# Exercise directions
What lines of the data below hold the string "commutation"? Copy each one.

# Data excerpts
### src/shared/sdi_pkg.sv
// constants and types for the servo drive fault interlock
package sdi_pkg;
  // timing
  localparam int unsigned CLK_HZ = 10_000_000;
  localparam int unsigned SC_TIME_MS = 10;
  localparam int unsigned SC_CYCLES = CLK_HZ / 1000 * SC_TIME_MS;
  localparam int unsigned SC_CNT_W = 24;
  // over-current threshold in percent of rated peak
  localparam int unsigned OC_PCT = 300;
  // widths
  localparam int unsigned CUR_W = 12;
  localparam int unsigned ANG_W = 12;
  localparam int unsigned IND_W = 8;
  localparam int unsigned BRK_TIME_W = 32;
  localparam int unsigned NUM_SW = 6;
  localparam int unsigned NUM_SECT = 6;
  localparam int unsigned SECT_W = 3;
  // one sixth of a turn in angle counts
  localparam logic [ANG_W-1:0] SECT_SPAN = 12'h2ab;
  // indicator colours
  localparam logic [IND_W-1:0] IND_GREEN_MASK = 8'h01;
  localparam logic [IND_W-1:0] IND_YELLOW_MASK = 8'h0e;
  localparam logic [IND_W-1:0] IND_RED_MASK = 8'hf0;
  // fault bit positions
  localparam int unsigned FLT_SC = 0;
  localparam int unsigned FLT_OV = 1;
  localparam int unsigned FLT_CONV_LV = 2;
  localparam int unsigned FLT_CTRL_LV = 3;
  localparam int unsigned FLT_SW = 4;
  localparam int unsigned FLT_W = 5;
  // ready relay state machine
  typedef enum logic [2:0] {
    SDI_RDY_WAIT_RST = 3'b001,
    SDI_RDY_CLOSED = 3'b010,
    SDI_RDY_FAULT = 3'b100
  } sdi_rdy_state_t;
endpackage

### src/core/sdi_sync.sv
// three-stage synchroniser with agreement check for pin inputs
`timescale 1ns/1ps
module sdi_sync #(
  parameter int unsigned W = 1
) (
  input wire logic clk,
  input wire logic sys_rst,
  input wire logic [W-1:0] pin_in,
  output logic [W-1:0] level_out
);
  typedef struct packed {
    logic [W-1:0] s1;
    logic [W-1:0] s2;
    logic [W-1:0] s3;
    logic [W-1:0] lvl;
  } sdi_sync_st_t;

  sdi_sync_st_t st_q;
  sdi_sync_st_t st_d;

  // shift chain; a level changes once stages two and three agree
  always_comb begin
    st_d = st_q;
    st_d.s1 = pin_in;
    st_d.s2 = st_q.s1;
    st_d.s3 = st_q.s2;
    for (int i = 0; i < W; i++) begin
      if (st_q.s2[i] == st_q.s3[i]) begin
        st_d.lvl[i] = st_q.s3[i];
      end
    end
  end

  always_ff @(posedge clk) begin
    if (sys_rst) begin
      st_q <= '0;
    end else begin
      st_q <= st_d;
    end
  end

  assign level_out = st_q.lvl;
endmodule // sdi_sync

### src/core/sdi_interlock.sv
// servo drive fault interlock: stage gating, ready relay, flags, brake
`timescale 1ns/1ps
module sdi_interlock (
  input wire logic clk,
  input wire logic sys_rst,
  // pins from the drive, asynchronous to clk
  input wire logic hw_enable_pin,
  input wire logic motor_temp_open_pin,
  input wire logic drive_temp_high_pin,
  input wire logic bus_overvolt_pin,
  input wire logic conv_logic_low_pin,
  input wire logic ctrl_logic_low_pin,
  input wire logic bus_high_pin,
  input wire logic fast_event_input,
  // phase current magnitude and rated peak, clk domain
  input wire logic [sdi_pkg::CUR_W-1:0] phase_current,
  input wire logic [sdi_pkg::CUR_W-1:0] rated_peak_current,
  // firmware controls
  input wire logic fw_enable,
  input wire logic fw_soft_fault,
  input wire logic fw_reset_pulse,
  input wire logic fw_brake_relay,
  input wire logic fw_cpu_running,
  input wire logic [sdi_pkg::IND_W-1:0] fw_indicator,
  input wire logic fw_brake_time_clear,
  // commutation inputs
  input wire logic [sdi_pkg::ANG_W-1:0] motor_angle,
  input wire logic [sdi_pkg::CUR_W-1:0] torque_cmd,
  input wire logic torque_neg,
  // outputs
  output logic stage_enable,
  output logic [sdi_pkg::NUM_SW-1:0] switch_on,
  output logic ready_relay,
  output logic conv_reset_pulse,
  output logic motor_temp_high,
  output logic drive_temp_high,
  output logic [sdi_pkg::FLT_W-1:0] fault_latched,
  output logic brake_relay,
  output logic dyn_brake_on,
  output logic [sdi_pkg::BRK_TIME_W-1:0] dyn_brake_time,
  output logic cpu_ok_led,
  output logic [sdi_pkg::IND_W-1:0] user_indicator,
  output logic fast_event_flag
);

  //--------------------------------------------------------------
  // pin synchronisers
  //--------------------------------------------------------------
  localparam int unsigned NPIN = 8;
  logic [NPIN-1:0] pin_raw;
  logic [NPIN-1:0] pin_lvl;

  assign pin_raw = {fast_event_input, bus_high_pin, ctrl_logic_low_pin,
                    conv_logic_low_pin, bus_overvolt_pin,
                    drive_temp_high_pin, motor_temp_open_pin,
                    hw_enable_pin};

  sdi_sync #(
    .W(NPIN)
  ) u_sync (
    .clk(clk),
    .sys_rst(sys_rst),
    .pin_in(pin_raw),
    .level_out(pin_lvl)
  );

  logic hw_en_s;
  logic mtemp_s;
  logic dtemp_s;
  logic ov_s;
  logic conv_lv_s;
  logic ctrl_lv_s;
  logic bus_hi_s;
  logic fev_s;

  assign hw_en_s = pin_lvl[0];
  assign mtemp_s = pin_lvl[1];
  assign dtemp_s = pin_lvl[2];
  assign ov_s = pin_lvl[3];
  assign conv_lv_s = pin_lvl[4];
  assign ctrl_lv_s = pin_lvl[5];
  assign bus_hi_s = pin_lvl[6];
  assign fev_s = pin_lvl[7];

  //--------------------------------------------------------------
  // helper functions
  //--------------------------------------------------------------
  // current above 300 percent of rated peak, widened to avoid overflow
  function automatic logic over_current(
    input logic [sdi_pkg::CUR_W-1:0] cur,
    input logic [sdi_pkg::CUR_W-1:0] peak
  );
    logic [sdi_pkg::CUR_W+8:0] lhs;
    logic [sdi_pkg::CUR_W+8:0] rhs;
    lhs = (sdi_pkg::CUR_W+9)'(cur) * (sdi_pkg::CUR_W+9)'(100);
    rhs = (sdi_pkg::CUR_W+9)'(peak)
          * (sdi_pkg::CUR_W+9)'(sdi_pkg::OC_PCT);
    return lhs > rhs;
  endfunction

  // angle to sixty-degree sector
  function automatic logic [sdi_pkg::SECT_W-1:0] sector_of(
    input logic [sdi_pkg::ANG_W-1:0] ang
  );
    logic [sdi_pkg::SECT_W-1:0] s;
    s = '0;
    for (int k = 1; k < sdi_pkg::NUM_SECT; k++) begin
      if (ang >= sdi_pkg::ANG_W'(k * int'(sdi_pkg::SECT_SPAN))) begin
        s = sdi_pkg::SECT_W'(k);
      end
    end
    return s;
  endfunction

  //--------------------------------------------------------------
  // state
  //--------------------------------------------------------------
  typedef struct packed {
    sdi_pkg::sdi_rdy_state_t rdy;
    logic [sdi_pkg::FLT_W-1:0] flt;
    logic [sdi_pkg::SC_CNT_W-1:0] sc_cnt;
    logic stage_en;
    logic relay;
    logic rst_pulse;
    logic mtemp;
    logic dtemp;
    logic brk_relay;
    logic dbrake;
    logic [sdi_pkg::BRK_TIME_W-1:0] brk_time;
    logic cpu_ok;
    logic [sdi_pkg::IND_W-1:0] ind;
    logic [sdi_pkg::NUM_SW-1:0] sw;
    logic fev;
  } sdi_state_t;

  sdi_state_t st_q;
  sdi_state_t st_d;

  logic [sdi_pkg::FLT_W-1:0] flt_now;
  logic [sdi_pkg::FLT_W-1:0] flt_next;
  logic oc_now;
  logic [sdi_pkg::SECT_W-1:0] sect;
  logic [sdi_pkg::NUM_SW-1:0] pattern;

  //--------------------------------------------------------------
  // next-state logic
  //--------------------------------------------------------------
  always_comb begin
    st_d = st_q;
    oc_now = over_current(phase_current, rated_peak_current);
    flt_now = '0;
    flt_next = '0;
    sect = sector_of(motor_angle);
    pattern = '0;

    // short-circuit persistence timer
    if (oc_now) begin
      if (st_q.sc_cnt < sdi_pkg::SC_CNT_W'(sdi_pkg::SC_CYCLES)) begin
        st_d.sc_cnt = st_q.sc_cnt + 1'b1;
      end
    end else begin
      st_d.sc_cnt = '0;
    end

    // live fault conditions
    flt_now[sdi_pkg::FLT_SC] = oc_now &&
      (st_q.sc_cnt >= sdi_pkg::SC_CNT_W'(sdi_pkg::SC_CYCLES - 1));
    flt_now[sdi_pkg::FLT_OV] = ov_s;
    flt_now[sdi_pkg::FLT_CONV_LV] = conv_lv_s;
    flt_now[sdi_pkg::FLT_CTRL_LV] = ctrl_lv_s;
    flt_now[sdi_pkg::FLT_SW] = fw_soft_fault;

    // latch; reset clears only once no condition is present, set wins
    if (fw_reset_pulse && flt_now == '0) begin
      flt_next = '0;
    end else begin
      flt_next = st_q.flt | flt_now;
    end
    st_d.flt = flt_next;
    st_d.rst_pulse = fw_reset_pulse;

    // ready relay sequencing
    case (st_q.rdy)
      sdi_pkg::SDI_RDY_WAIT_RST: begin
        st_d.relay = 1'b0;
        if (fw_reset_pulse && flt_now == '0) begin
          st_d.rdy = sdi_pkg::SDI_RDY_CLOSED;
          st_d.relay = 1'b1;
        end
      end
      sdi_pkg::SDI_RDY_CLOSED: begin
        st_d.relay = 1'b1;
        if (flt_now != '0) begin
          st_d.rdy = sdi_pkg::SDI_RDY_FAULT;
          st_d.relay = 1'b0;
        end
      end
      sdi_pkg::SDI_RDY_FAULT: begin
        st_d.relay = 1'b0;
        if (fw_reset_pulse && flt_now == '0) begin
          st_d.rdy = sdi_pkg::SDI_RDY_CLOSED;
          st_d.relay = 1'b1;
        end
      end
      default: begin
        st_d.rdy = sdi_pkg::SDI_RDY_WAIT_RST;
        st_d.relay = 1'b0;
      end
    endcase

    // power stage gate
    st_d.stage_en = hw_en_s && fw_enable && (flt_next == '0) &&
      (flt_now == '0);

    // commutation: six-step pattern per sector, reversed for negative torque
    case (sect)
      3'h0: pattern = 6'h21;
      3'h1: pattern = 6'h09;
      3'h2: pattern = 6'h0c;
      3'h3: pattern = 6'h06;
      3'h4: pattern = 6'h12;
      3'h5: pattern = 6'h30;
      default: pattern = '0;
    endcase
    if (torque_neg) begin
      pattern = {pattern[2:0], pattern[5:3]};
    end
    if (st_d.stage_en && torque_cmd != '0) begin
      st_d.sw = pattern;
    end else begin
      st_d.sw = '0;
    end

    // status flags
    st_d.mtemp = mtemp_s;
    st_d.dtemp = dtemp_s;

    // brake relay purely firmware driven
    st_d.brk_relay = fw_brake_relay;

    // dynamic brake follows the synchronised bus high indication directly, without hysteresis
    st_d.dbrake = bus_hi_s;
    if (fw_brake_time_clear) begin
      st_d.brk_time = '0;
    end
    if (bus_hi_s && st_q.brk_time != '1) begin
      st_d.brk_time = st_d.brk_time + 1'b1;
    end

    // indicators
    st_d.cpu_ok = fw_cpu_running;
    st_d.ind = fw_indicator;

    // fast event capture
    st_d.fev = fev_s;
  end

  //--------------------------------------------------------------
  // registers
  //--------------------------------------------------------------
  always_ff @(posedge clk) begin
    if (sys_rst) begin
      st_q <= '0;
      st_q.rdy <= sdi_pkg::SDI_RDY_WAIT_RST;
    end else begin
      st_q <= st_d;
    end
  end

  //--------------------------------------------------------------
  // outputs
  //--------------------------------------------------------------
  assign stage_enable = st_q.stage_en;
  assign switch_on = st_q.sw;
  assign ready_relay = st_q.relay;
  assign conv_reset_pulse = st_q.rst_pulse;
  assign motor_temp_high = st_q.mtemp;
  assign drive_temp_high = st_q.dtemp;
  assign fault_latched = st_q.flt;
  assign brake_relay = st_q.brk_relay;
  assign dyn_brake_on = st_q.dbrake;
  assign dyn_brake_time = st_q.brk_time;
  assign cpu_ok_led = st_q.cpu_ok;
  assign user_indicator = st_q.ind;
  assign fast_event_flag = st_q.fev;
endmodule // sdi_interlock

### config.mk
export PLATFORM = sky130hd
export DESIGN_NAME = sdi_interlock
export DESIGN_NICKNAME = d
export VERILOG_FILES = /design/src/shared/sdi_pkg.sv /design/src/core/sdi_sync.sv /design/src/core/sdi_interlock.sv
export SDC_FILE = /design/constraint.sdc
export NUM_CORES = 1
export LEC_CHECK = 0
export ABC_AREA = 1
export ABC_CLOCK_PERIOD_IN_PS = 4600
export BUFFER_PORTS_ARGS = -buffer_cell sky130_fd_sc_hd__buf_2
export CORE_UTILIZATION = 40
export CTS_BUF_LIST = sky130_fd_sc_hd__clkbuf_4
export DETAILED_ROUTE_END_ITERATION = 10
export GPL_ROUTABILITY_DRIVEN = 1
export PLACE_DENSITY = 0.59
export REMOVE_ABC_BUFFERS = 1
export SLEW_MARGIN = 20
export SYNTH_ARGS = -nofsm -noshare
export SYNTH_HDL_FRONTEND = slang
export SYNTH_SLANG_ARGS = --single-unit
### constraint.sdc
create_clock -name clk -period 4.6 [get_ports clk]
set_clock_uncertainty 0.05 [all_clocks]
set_input_delay 0.46 -clock clk [delete_from_list [all_inputs] [get_ports clk]]
set_output_delay 0.46 -clock clk [all_outputs]
set_load 0.01 [all_outputs]
Word-level counts from Yosys, hierarchy flattened
Cells that the tools add are included.
{"block": "totals", "ff_bits": 119, "latch_bits": 0, "ramBits": 0, "rom_bits": 0, "in_bits": 73, "out_inout_bits": 60, "wordCells": 92, "memories": 0}
{"block": "op_classes", "addsub": 2, "multipliers": 2, "div_mod_pow": 0, "n_lt_le_gt_ge": 8, "n_eq_ne": 19, "shift": 0, "mux": 16, "bitwise_logic": 3, "reduce_logical": 16}
{"op": "2-to-1 mux 32 bit", "count": 2}
{"op": "greater-or-equal comparator 12 bit, second input constant", "count": 3}
{"op": "case mux 6 bit (6 select lines)", "count": 1}
{"op": "adder 32 x 1 -> 32 bit, second input constant", "count": 1}
{"op": "inequality test 32 bit, second input constant", "count": 1}
{"op": "adder 24 x 1 -> 24 bit, second input constant", "count": 1}
{"op": "greater-or-equal comparator 24 x 17 -> 1 bit, second input constant", "count": 1}
{"op": "less-than comparator 24 x 17 -> 1 bit, second input constant", "count": 1}
{"op": "> comparator 19 x 21 -> 1 bit", "count": 1}
{"op": "multiplier 12 x 7 -> 19 bit, second input constant", "count": 1}
{"op": "2-to-1 mux 3 bit", "count": 6}
{"op": "multiplier 12 x 5 -> 17 bit, second input constant", "count": 1}
{"op": "greater-or-equal comparator 12 x 10 -> 1 bit, second input constant", "count": 1}
{"op": "greater-or-equal comparator 12 x 11 -> 1 bit, second input constant", "count": 1}
{"op": "nonzero test 12 bit", "count": 1}
{"op": "zero test 5 bit", "count": 2}
{"op": "equality test 3 x 2 -> 1 bit, second input constant", "count": 3}
{"op": "equality test 3 bit, second input constant", "count": 3}
{"op": "equality test 1 bit", "count": 8}
{"op": "logical AND 1 bit", "count": 7}
{"op": "equality test 3 x 1 -> 1 bit, second input constant", "count": 2}
{"op": "2-to-1 mux 6 bit", "count": 1}
{"op": "case mux 3 bit (2 select lines)", "count": 1}
{"op": "OR reduction 2 bit", "count": 3}
{"op": "other kinds (10)", "count": 13}

Logic depth before layout (Yosys ltp)
{"block": "logic_depth", "depth_word": 12, "depth_mapped": 31, "mapped_depth_nobuf": 31}

Modules after synthesis
From an unflattened synthesis, not the netlist that was laid out.
{"block": "unflattened", "hier_cells": 1240, "area_unflattened_um2": 9095.0}
{"mod": "sdi_interlock", "n_inst": 1, "cells_each": 1124, "area_per_inst_um2": 8064.0, "seq_area_each_um2": 1741.7}
{"mod": "sdi_sync", "n_inst": 1, "cells_each": 116, "area_per_inst_um2": 1031.0, "seq_area_each_um2": 640.6}

Least setup slack after synthesis
OpenSTA, ideal clock, no wires.
{"block": "synth_path", "kind": "input-to-reg", "startpoint": "input rated_peak_current[5] in the netlist's numbering", "endpoint": "register st_q (netlist bit ready_relay)", "setup_ps": 134, "arrival_time_ps": 4555, "t_required_ps": 4416, "path_slack_ps": -139, "cell_stages": 30, "n_path_buf": 0, "path_cell_list": "ha_1 > ha_1 > fa_1 > inv_1 > fa_1 > inv_1 > ha_1 > nand2_1 > nor2_1 > nand3_1 > nand2_2 > inv_1 > o21bai_1 > a21oi_1 > xor2_1 > ha_1 > nand2_1 > inv_1 > nand3_1 > o21bai_1 > nor2_1 > nand2_1 > nor2_4 > nand3_4 > nand3_4 > nand2_1 > nand2_2 > inv_2 > nand2_1 > a21oi_1"}
{"block": "synth_via", "elab_chain_cells": 7, "word_cells_on_any_way": 9, "classes_between": "mul: 1; order compare: 1; mux: 3; reduce/logical: 4"}
{"item": "from (decl)", "line_no": "sdi_interlock.sv:17", "text": "input wire logic [sdi_pkg::CUR_W-1:0] rated_peak_current,"}
{"item": "multiplier 12 x 7 -> 19 bit *", "line_no": "sdi_interlock.sv:97", "text": "* (sdi_pkg::CUR_W+9)'(sdi_pkg::OC_PCT);"}
{"item": "> comparator 19 x 21 -> 1 bit *", "line_no": "sdi_interlock.sv:98", "text": "return lhs > rhs;"}
{"item": "logical AND 1 bit *", "line_no": "sdi_interlock.sv:166", "text": "flt_now[sdi_pkg::FLT_SC] = oc_now &&"}
{"item": "zero test 5 bit", "line_no": "sdi_interlock.sv:186, sdi_interlock.sv:200"}
{"item": "logical AND 1 bit", "line_no": "sdi_interlock.sv:186, sdi_interlock.sv:200"}
{"item": "2-to-1 mux 1 bit", "line_no": "sdi_interlock.sv:186, sdi_interlock.sv:200"}
{"item": "case mux 1 bit (2 select lines) *", "line_no": "sdi_interlock.sv:183", "text": "case (st_q.rdy)"}
{"item": "to (signal assigned)", "line_no": "sdi_interlock.sv:266", "text": "st_q <= st_d;"}
{"item": "to (decl)", "line_no": "sdi_interlock.sv:136", "text": "sdi_state_t st_q;"}
Mark *: on every way between the ends. The rest lies on a longest branch, timed or not.
A chain may end at the register's enable or synchronous reset.

Worst setup path after layout
{"block": "layout_path", "startpoint": "input rated_peak_current[8] in the netlist's numbering", "endpoint": "register st_q (netlist bit switch_on[3])"}
{"block": "layout_via", "elab_chain_cells": 12, "word_cells_on_any_way": 13, "classes_between": "mul: 1; order compare: 1; mux: 1; bitwise: 2; reduce/logical: 8"}
{"item": "multiplier 12 x 7 -> 19 bit *", "line_no": "sdi_interlock.sv:97"}
{"item": "> comparator 19 x 21 -> 1 bit *", "line_no": "sdi_interlock.sv:98"}
{"item": "logical AND 1 bit *", "line_no": "sdi_interlock.sv:166"}
{"item": "zero test 5 bit", "line_no": "sdi_interlock.sv:174, sdi_interlock.sv:213"}
{"item": "logical AND 1 bit", "line_no": "sdi_interlock.sv:174", "text": "if (fw_reset_pulse && flt_now == '0) begin"}
{"item": "2-to-1 mux 5 bit", "line_no": "sdi_interlock.sv:174"}
{"item": "zero test 5 bit", "line_no": "sdi_interlock.sv:212", "text": "st_d.stage_en = hw_en_s && fw_enable && (flt_next == '0) &&"}
{"item": "logical AND 1 bit", "line_no": "sdi_interlock.sv:212"}
{"item": "logical AND 1 bit *", "line_no": "sdi_interlock.sv:212"}
{"item": "logical AND 1 bit *", "line_no": "sdi_interlock.sv:228", "text": "if (st_d.stage_en && torque_cmd != '0) begin"}
{"item": "inverter 1 bit (no source line) *"}
{"item": "OR reduction 2 bit (no source line) *"}
Marks and branches as above.

==> impl_metrics.csv <==
group,metric,value,unit
floorplanning,row_count,54,
logic_synthesis,syn_inst,1236,
global_routing,grt_pass1_vias,7280,
global_routing,globalRoute.totalOverflow,0,
power_and_ir_drop,combPwrFrac,50.0,%
cells_and_area,layout-area-overhead-vs-synth,18.1,%
cells_and_area,n_antenna_cell,0,
power_and_ir_drop,net-switching-power,1.30,mW
routing,violation_count_after_the_first_detailed_routing_iteration,321,
global_routing,grt_antenna_before_repair,0,
power_and_ir_drop,static-leakage-power,5.06,nW
logic_synthesis,ys.warnings.count,0,
floorplanning,core_area,22000,um^2
cells_and_area,count_of_filler_cells_inserted_in_the_layout,2227,
cells_and_area,layout.core_utilization,48.6,%
logic_synthesis,yosysSeqAreaShare,26.4,%
routing,drt-total-wl,19.0,mm
worst_setup_path,max_stage_delay,0.54,ns
clocking,cts_inserted_buffers,17,
power_and_ir_drop,ir_worst_vdd,0.154,mV
worst_setup_path,r2r-start,"dyn_brake_time[16]",
worst_setup_path,crit_required,5.01,ns
timing,achievable-frequency,0.229,GHz
worst_setup_path,worst_setup_path_start_kind,"input port",
routing,dr.pass1.iters,8,
place,placement.io_buffers,132,
timing,post-route-period-util,95.0,%
clocking,cts_tree,"built",
routing,detailroute.via_count,7672,
global_routing,grt_first_pass_wirelength,32.8,mm
timing,relSlewSlack,43.4,%
routing,postRouteAntennaNets,0,
timing,finalHoldViolCount,0,
logic_synthesis,synth_area,9030,um^2
global_routing,grt_start_max_net_pins,63,
run_status,run_status,"complete, but fails checks",
power_and_ir_drop,seqPwrFrac,30.4,%
cells_and_area,final_layout_size_suffix_gt1_share,24.4,%
power_and_ir_drop,p_total,3.54,mW
routing,vias_cell,4.56,
clocking,clock-root-buffer,"sky130_fd_sc_hd__clkbuf_4",
floorplanning,die_height,152,um
routing,detail_route.wl_per_cell,11.3,um
timing,finalSetupViolCount,0,
clocking,clkLatencyLatePin,0.52,ns
worst_setup_path,end_kind,"register",
clocking,clock_sink_count,119,
worst_setup_path,timing.critical_path.buf_inv,5,
cells_and_area,nets,1596,
clocking,ctsHtreeMaxLevel,4,
floorplanning,die_w,152,um
worst_setup_path,critical_path.slowest_cell,"sky130_fd_sc_hd__fa_1",
worst_setup_path,critical_path.max_fanout,6,
routing,detail_route.drc_violations,5,
floorplanning,initial_utilization,41.1,%
worst_setup_path,timing_worst_setup_path_type,"in -> reg",
place,hpwl,15.1,mm
clocking,cts-root-to-sink-buffers,2,
run,cap_viol_max_count,0,
place,gp_congestion,0.854,
worst_setup_path,critical_path.top_delay_family,"adder cells",
timing,max_slew.worst_pin.slew,0.848,ns
run_status,failed_checks,"design-rule violations",
floorplanning,io_pins,133,
worst_hold_path,hold_path_startpoint,"fw_indicator[3]",
timing,timing_max_transition_violations_final,0,
worst_hold_path,worstHoldPathType,"in -> reg",
logic_synthesis,synth-seq-cells,119,
floorplanning,fp.dieArea,23200,um^2
logic_synthesis,syn-mean-instance-area,7.31,um^2
clocking,clkSlewWorstSetupHoldPaths,0.11,ns
logic_synthesis,netlist.top_cell.by_area,"sky130_fd_sc_hd__dfxtp_1",
worst_setup_path,critical_path.most_common_cell,"sky130_fd_sc_hd__nand2_1",
power_and_ir_drop,power_density,331,nW/um^2
logic_synthesis,synth_cell_types,50,
logic_synthesis,synth.top_cells.by_area,"sky130_fd_sc_hd__dfxtp_1 (26%), sky130_fd_sc_hd__ha_1 (15%), sky130_fd_sc_hd__inv_1 (9.9%)",
power_and_ir_drop,power.internal,2.23,mW
power_and_ir_drop,share_clk_of_total_power,19.6,%
global_routing,grt_util_all_layers,17.0,%
power_and_ir_drop,netSwitchingFraction,36.8,%
timing,timing.final.crit_period,4.37,ns
worst_setup_path,worst_setup_path_startpoint,"rated_peak_current[8]",
worst_setup_path,cp.arrival,4.78,ns
logic_synthesis,synth.top_cell.area_share,26.4,%
## state kept, by name, summed over array words and instances (netlist names), 5 cells and up
signal	cells
dyn_brake_time	32
fault_latched	5
st_q	27
switch_on	6
u_sync.level_out	8
u_sync.st_d	16
u_sync.st_q	8
user_indicator	8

# Expected answer
  // commutation inputs
    // commutation: six-step pattern per sector, reversed for negative torque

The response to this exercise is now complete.